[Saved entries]
┌────────

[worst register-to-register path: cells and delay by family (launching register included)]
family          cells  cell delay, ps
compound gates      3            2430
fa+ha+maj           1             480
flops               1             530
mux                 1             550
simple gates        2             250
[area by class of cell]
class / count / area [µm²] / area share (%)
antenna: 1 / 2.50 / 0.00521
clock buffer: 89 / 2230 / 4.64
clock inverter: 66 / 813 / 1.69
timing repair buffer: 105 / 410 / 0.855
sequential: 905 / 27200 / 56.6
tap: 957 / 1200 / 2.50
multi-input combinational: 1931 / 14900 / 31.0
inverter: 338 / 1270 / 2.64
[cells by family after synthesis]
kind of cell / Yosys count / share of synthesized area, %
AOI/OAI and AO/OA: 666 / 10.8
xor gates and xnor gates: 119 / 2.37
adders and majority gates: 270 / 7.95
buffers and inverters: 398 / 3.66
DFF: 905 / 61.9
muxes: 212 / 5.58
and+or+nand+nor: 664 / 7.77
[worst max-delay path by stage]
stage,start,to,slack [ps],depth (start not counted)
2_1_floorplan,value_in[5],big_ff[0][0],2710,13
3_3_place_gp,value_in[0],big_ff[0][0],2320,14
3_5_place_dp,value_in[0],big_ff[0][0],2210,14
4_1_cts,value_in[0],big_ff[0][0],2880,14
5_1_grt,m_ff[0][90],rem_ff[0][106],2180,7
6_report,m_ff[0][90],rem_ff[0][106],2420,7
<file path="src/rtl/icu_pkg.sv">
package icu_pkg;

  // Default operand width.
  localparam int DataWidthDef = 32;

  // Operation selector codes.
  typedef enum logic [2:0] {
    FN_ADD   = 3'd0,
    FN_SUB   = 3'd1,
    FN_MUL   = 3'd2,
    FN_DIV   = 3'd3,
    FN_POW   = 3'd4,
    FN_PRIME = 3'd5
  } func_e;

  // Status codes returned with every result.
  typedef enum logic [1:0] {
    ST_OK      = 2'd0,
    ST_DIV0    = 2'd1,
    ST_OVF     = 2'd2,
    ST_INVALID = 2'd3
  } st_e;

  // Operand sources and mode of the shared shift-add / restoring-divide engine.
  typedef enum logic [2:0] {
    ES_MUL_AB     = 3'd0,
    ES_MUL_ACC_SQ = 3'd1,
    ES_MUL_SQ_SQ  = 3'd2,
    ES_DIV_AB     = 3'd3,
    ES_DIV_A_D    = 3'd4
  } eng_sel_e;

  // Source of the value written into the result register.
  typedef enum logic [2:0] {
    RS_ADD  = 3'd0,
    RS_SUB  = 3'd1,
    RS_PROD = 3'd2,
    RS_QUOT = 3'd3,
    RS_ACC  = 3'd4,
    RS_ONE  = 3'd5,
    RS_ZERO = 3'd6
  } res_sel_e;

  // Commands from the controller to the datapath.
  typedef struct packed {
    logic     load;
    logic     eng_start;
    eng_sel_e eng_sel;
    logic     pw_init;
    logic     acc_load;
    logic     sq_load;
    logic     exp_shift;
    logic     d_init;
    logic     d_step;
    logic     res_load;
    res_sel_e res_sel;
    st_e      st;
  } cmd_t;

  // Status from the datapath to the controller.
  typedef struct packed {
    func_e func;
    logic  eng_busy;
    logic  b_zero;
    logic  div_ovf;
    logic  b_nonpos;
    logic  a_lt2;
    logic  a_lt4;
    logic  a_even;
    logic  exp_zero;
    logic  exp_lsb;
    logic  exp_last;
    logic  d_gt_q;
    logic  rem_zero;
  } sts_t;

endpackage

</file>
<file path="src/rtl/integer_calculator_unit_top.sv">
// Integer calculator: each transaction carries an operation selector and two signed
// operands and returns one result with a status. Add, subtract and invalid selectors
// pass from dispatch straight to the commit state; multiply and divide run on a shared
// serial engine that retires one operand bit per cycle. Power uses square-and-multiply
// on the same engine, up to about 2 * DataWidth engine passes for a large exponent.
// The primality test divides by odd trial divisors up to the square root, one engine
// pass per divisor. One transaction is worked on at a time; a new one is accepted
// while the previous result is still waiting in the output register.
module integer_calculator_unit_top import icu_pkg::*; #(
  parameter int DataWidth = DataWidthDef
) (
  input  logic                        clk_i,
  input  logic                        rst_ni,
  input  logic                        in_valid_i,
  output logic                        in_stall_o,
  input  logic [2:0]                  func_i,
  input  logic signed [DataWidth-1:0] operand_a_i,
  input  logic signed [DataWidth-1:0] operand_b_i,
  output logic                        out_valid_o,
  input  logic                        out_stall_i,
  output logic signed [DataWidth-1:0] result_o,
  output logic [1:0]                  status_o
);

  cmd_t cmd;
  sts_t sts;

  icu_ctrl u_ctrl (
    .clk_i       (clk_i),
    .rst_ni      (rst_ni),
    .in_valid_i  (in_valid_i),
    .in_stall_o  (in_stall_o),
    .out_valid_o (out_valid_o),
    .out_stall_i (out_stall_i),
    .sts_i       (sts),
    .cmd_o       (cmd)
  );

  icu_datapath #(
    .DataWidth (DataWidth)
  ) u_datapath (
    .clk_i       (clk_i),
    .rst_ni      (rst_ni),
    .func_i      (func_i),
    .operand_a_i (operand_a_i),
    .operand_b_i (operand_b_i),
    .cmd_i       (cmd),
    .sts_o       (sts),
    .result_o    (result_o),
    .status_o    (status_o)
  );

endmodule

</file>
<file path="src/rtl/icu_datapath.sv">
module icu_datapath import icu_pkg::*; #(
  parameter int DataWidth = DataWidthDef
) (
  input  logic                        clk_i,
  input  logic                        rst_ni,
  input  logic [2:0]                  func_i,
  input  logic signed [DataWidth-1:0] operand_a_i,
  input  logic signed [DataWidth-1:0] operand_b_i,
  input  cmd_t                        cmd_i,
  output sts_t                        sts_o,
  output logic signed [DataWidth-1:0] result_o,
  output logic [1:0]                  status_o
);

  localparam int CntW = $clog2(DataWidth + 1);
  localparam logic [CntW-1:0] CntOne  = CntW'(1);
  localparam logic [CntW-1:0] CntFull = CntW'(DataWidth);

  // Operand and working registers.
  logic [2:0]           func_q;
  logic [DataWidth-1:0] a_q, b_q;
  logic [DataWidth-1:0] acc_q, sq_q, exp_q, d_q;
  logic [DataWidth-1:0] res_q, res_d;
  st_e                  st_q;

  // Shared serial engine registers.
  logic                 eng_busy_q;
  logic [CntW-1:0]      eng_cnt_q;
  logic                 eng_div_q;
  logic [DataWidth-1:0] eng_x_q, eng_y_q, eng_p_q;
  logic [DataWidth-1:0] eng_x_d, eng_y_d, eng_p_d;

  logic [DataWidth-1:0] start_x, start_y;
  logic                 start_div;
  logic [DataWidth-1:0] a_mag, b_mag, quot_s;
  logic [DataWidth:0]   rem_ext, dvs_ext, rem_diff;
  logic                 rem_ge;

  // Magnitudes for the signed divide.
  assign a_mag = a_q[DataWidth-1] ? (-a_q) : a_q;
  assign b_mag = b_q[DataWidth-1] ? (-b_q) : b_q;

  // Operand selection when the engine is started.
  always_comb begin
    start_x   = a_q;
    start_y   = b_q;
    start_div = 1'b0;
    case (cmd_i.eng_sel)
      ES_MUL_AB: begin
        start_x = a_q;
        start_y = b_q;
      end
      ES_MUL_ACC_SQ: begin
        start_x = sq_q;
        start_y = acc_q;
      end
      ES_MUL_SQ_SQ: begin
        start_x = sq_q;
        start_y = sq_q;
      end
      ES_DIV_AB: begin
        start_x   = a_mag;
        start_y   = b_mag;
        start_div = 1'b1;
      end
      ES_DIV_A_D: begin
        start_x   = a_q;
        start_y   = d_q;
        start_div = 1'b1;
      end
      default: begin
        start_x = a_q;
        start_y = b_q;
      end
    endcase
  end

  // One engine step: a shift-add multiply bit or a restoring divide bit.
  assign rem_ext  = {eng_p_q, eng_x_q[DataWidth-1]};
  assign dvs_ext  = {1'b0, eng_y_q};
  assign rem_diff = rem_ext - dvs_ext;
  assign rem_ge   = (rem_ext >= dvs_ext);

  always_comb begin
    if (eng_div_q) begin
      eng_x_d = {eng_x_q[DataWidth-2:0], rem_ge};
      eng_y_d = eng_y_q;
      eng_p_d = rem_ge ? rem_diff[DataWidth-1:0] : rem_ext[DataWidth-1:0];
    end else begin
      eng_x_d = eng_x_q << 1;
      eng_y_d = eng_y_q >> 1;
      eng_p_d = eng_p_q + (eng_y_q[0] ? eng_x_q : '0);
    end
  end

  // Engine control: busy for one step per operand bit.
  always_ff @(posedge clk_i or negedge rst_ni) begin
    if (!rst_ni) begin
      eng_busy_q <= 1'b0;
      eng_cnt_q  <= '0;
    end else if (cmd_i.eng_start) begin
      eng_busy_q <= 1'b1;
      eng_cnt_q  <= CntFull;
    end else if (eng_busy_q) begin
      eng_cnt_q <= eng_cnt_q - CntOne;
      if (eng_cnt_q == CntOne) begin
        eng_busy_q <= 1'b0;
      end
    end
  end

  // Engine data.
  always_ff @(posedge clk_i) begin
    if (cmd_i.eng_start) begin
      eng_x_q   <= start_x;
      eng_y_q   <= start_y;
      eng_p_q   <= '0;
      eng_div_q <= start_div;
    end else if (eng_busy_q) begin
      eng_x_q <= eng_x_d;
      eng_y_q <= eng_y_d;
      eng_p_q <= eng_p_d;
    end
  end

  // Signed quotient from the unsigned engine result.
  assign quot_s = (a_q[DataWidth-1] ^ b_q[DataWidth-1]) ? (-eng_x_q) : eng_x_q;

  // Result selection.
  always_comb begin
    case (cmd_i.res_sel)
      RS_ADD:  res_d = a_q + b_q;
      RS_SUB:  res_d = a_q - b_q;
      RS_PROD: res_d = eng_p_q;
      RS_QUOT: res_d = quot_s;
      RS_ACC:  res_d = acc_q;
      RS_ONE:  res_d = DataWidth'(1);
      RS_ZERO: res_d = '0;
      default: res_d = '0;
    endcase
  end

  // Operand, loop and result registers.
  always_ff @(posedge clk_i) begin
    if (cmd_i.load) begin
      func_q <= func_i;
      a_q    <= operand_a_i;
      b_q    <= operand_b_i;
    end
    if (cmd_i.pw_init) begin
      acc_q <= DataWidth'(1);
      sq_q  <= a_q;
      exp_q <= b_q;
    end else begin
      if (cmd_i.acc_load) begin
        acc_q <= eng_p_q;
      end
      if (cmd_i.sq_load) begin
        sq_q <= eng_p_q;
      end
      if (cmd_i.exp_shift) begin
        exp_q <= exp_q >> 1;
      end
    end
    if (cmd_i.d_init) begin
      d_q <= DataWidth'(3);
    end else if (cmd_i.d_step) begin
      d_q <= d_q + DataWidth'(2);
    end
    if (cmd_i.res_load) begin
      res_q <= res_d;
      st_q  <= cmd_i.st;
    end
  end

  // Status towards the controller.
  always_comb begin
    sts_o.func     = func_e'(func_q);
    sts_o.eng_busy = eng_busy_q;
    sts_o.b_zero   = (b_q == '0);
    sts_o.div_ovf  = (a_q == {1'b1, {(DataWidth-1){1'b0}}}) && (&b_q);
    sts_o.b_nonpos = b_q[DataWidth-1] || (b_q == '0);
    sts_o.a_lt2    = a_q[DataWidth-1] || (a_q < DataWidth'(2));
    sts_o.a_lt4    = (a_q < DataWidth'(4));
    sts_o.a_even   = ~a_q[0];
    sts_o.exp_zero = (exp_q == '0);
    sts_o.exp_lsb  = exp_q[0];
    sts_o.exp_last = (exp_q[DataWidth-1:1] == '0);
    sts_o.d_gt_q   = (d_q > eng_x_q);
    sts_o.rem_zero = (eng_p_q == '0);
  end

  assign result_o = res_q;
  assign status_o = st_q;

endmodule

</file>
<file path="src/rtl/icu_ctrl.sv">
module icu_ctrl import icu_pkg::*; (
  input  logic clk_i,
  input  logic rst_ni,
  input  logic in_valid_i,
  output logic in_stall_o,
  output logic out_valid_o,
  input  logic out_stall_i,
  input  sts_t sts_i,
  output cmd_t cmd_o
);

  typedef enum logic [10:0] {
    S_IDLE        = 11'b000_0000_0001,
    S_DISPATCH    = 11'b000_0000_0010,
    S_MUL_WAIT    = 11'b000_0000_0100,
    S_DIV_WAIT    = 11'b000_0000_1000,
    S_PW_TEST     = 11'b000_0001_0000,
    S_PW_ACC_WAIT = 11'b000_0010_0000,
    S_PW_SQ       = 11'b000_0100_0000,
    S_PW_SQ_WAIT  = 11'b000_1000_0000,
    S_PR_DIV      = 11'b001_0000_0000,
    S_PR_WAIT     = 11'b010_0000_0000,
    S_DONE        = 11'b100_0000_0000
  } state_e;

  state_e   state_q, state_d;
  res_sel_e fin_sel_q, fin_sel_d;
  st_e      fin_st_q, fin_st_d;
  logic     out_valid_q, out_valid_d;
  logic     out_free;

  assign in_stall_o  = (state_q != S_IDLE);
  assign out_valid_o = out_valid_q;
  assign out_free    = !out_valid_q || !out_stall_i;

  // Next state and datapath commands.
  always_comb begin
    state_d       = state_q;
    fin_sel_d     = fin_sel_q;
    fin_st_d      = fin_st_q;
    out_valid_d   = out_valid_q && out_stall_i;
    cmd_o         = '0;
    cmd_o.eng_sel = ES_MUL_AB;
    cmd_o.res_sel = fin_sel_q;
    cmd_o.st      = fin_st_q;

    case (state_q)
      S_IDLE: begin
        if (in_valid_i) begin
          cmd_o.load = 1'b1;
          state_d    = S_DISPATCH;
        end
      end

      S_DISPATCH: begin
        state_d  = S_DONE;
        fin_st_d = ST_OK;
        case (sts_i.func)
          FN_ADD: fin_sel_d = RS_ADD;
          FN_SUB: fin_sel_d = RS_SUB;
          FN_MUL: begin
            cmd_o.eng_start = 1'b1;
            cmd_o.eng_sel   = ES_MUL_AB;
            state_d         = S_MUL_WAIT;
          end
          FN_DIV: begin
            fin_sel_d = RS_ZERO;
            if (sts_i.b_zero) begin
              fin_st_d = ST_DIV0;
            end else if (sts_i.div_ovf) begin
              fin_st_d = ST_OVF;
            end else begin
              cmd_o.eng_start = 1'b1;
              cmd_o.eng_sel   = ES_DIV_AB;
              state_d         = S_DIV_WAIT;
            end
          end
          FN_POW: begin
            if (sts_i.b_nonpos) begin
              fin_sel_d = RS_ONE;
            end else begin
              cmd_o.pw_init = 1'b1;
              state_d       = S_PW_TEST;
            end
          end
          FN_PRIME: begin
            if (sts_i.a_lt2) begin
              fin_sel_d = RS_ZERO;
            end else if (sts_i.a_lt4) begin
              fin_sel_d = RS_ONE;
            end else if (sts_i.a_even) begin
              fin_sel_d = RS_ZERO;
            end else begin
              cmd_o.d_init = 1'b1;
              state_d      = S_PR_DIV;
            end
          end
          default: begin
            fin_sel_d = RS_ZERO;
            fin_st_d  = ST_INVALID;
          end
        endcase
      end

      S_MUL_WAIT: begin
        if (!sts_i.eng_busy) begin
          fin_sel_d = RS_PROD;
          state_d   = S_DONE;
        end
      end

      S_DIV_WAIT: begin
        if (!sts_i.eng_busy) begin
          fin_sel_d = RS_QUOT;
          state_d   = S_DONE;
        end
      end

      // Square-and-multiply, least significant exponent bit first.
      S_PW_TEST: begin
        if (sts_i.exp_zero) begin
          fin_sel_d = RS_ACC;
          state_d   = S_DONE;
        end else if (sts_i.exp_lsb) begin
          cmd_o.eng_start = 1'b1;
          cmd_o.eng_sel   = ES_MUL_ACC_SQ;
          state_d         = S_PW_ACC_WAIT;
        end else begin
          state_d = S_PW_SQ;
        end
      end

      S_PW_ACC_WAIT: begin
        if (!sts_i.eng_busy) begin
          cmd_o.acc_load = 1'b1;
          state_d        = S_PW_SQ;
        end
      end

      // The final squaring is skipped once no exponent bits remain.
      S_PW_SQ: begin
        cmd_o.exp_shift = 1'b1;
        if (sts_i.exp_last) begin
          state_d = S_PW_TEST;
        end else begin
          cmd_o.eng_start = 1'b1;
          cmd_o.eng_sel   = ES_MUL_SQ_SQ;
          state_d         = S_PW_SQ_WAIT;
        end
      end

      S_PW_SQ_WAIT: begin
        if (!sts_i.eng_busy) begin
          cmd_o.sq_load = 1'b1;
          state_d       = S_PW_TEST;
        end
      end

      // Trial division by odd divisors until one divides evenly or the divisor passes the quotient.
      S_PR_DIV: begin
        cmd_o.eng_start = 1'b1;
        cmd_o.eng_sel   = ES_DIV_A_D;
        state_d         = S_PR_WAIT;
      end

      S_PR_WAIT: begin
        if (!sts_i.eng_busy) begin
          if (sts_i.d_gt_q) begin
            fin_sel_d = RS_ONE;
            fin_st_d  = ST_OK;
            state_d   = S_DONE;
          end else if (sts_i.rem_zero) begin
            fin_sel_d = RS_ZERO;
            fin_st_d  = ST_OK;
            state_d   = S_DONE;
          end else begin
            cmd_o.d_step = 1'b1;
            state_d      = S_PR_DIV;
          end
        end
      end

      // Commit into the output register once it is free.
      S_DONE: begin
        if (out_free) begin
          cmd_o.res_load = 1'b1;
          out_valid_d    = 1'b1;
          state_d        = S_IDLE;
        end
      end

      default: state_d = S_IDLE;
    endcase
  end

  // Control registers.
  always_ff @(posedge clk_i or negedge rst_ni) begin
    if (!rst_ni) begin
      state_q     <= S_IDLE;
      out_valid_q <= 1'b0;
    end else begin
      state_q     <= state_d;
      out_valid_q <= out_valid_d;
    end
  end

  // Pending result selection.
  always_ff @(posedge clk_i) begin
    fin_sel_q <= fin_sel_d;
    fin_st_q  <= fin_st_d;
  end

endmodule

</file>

└────────

*Exercise brief*: Write out exactly the lines that fall from the line with "DFF: 905 / 61.9" to the line with "3_5_place_dp,value_in[0],big_ff[0][0],2210,14" in the records above, keeping both ends.

*Written response*:
DFF: 905 / 61.9
muxes: 212 / 5.58
and+or+nand+nor: 664 / 7.77
[worst max-delay path by stage]
stage,start,to,slack [ps],depth (start not counted)
2_1_floorplan,value_in[5],big_ff[0][0],2710,13
3_3_place_gp,value_in[0],big_ff[0][0],2320,14
3_5_place_dp,value_in[0],big_ff[0][0],2210,14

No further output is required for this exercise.